:: Work order ::
Transcribe all of the listing below in full.

:: Dataset records ::
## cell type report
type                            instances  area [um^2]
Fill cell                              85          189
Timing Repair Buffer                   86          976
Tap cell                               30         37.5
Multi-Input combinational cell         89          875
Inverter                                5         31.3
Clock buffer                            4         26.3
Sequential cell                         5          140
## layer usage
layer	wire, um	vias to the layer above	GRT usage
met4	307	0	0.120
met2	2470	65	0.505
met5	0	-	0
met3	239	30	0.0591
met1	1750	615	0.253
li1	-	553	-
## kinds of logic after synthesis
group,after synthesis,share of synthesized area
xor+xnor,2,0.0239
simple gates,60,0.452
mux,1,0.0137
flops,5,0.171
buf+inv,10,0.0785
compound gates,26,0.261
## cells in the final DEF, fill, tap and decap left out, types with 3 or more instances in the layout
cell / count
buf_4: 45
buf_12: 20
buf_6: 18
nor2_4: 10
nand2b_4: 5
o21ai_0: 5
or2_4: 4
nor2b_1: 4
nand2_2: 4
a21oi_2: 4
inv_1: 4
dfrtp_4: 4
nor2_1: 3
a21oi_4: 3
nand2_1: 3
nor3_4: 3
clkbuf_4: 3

:: Solution to this problem ::
## cell type report
type                            instances  area [um^2]
Fill cell                              85          189
Timing Repair Buffer                   86          976
Tap cell                               30         37.5
Multi-Input combinational cell         89          875
Inverter                                5         31.3
Clock buffer                            4         26.3
Sequential cell                         5          140
## layer usage
layer	wire, um	vias to the layer above	GRT usage
met4	307	0	0.120
met2	2470	65	0.505
met5	0	-	0
met3	239	30	0.0591
met1	1750	615	0.253
li1	-	553	-
## kinds of logic after synthesis
group,after synthesis,share of synthesized area
xor+xnor,2,0.0239
simple gates,60,0.452
mux,1,0.0137
flops,5,0.171
buf+inv,10,0.0785
compound gates,26,0.261
## cells in the final DEF, fill, tap and decap left out, types with 3 or more instances in the layout
cell / count
buf_4: 45
buf_12: 20
buf_6: 18
nor2_4: 10
nand2b_4: 5
o21ai_0: 5
or2_4: 4
nor2b_1: 4
nand2_2: 4
a21oi_2: 4
inv_1: 4
dfrtp_4: 4
nor2_1: 3
a21oi_4: 3
nand2_1: 3
nor3_4: 3
clkbuf_4: 3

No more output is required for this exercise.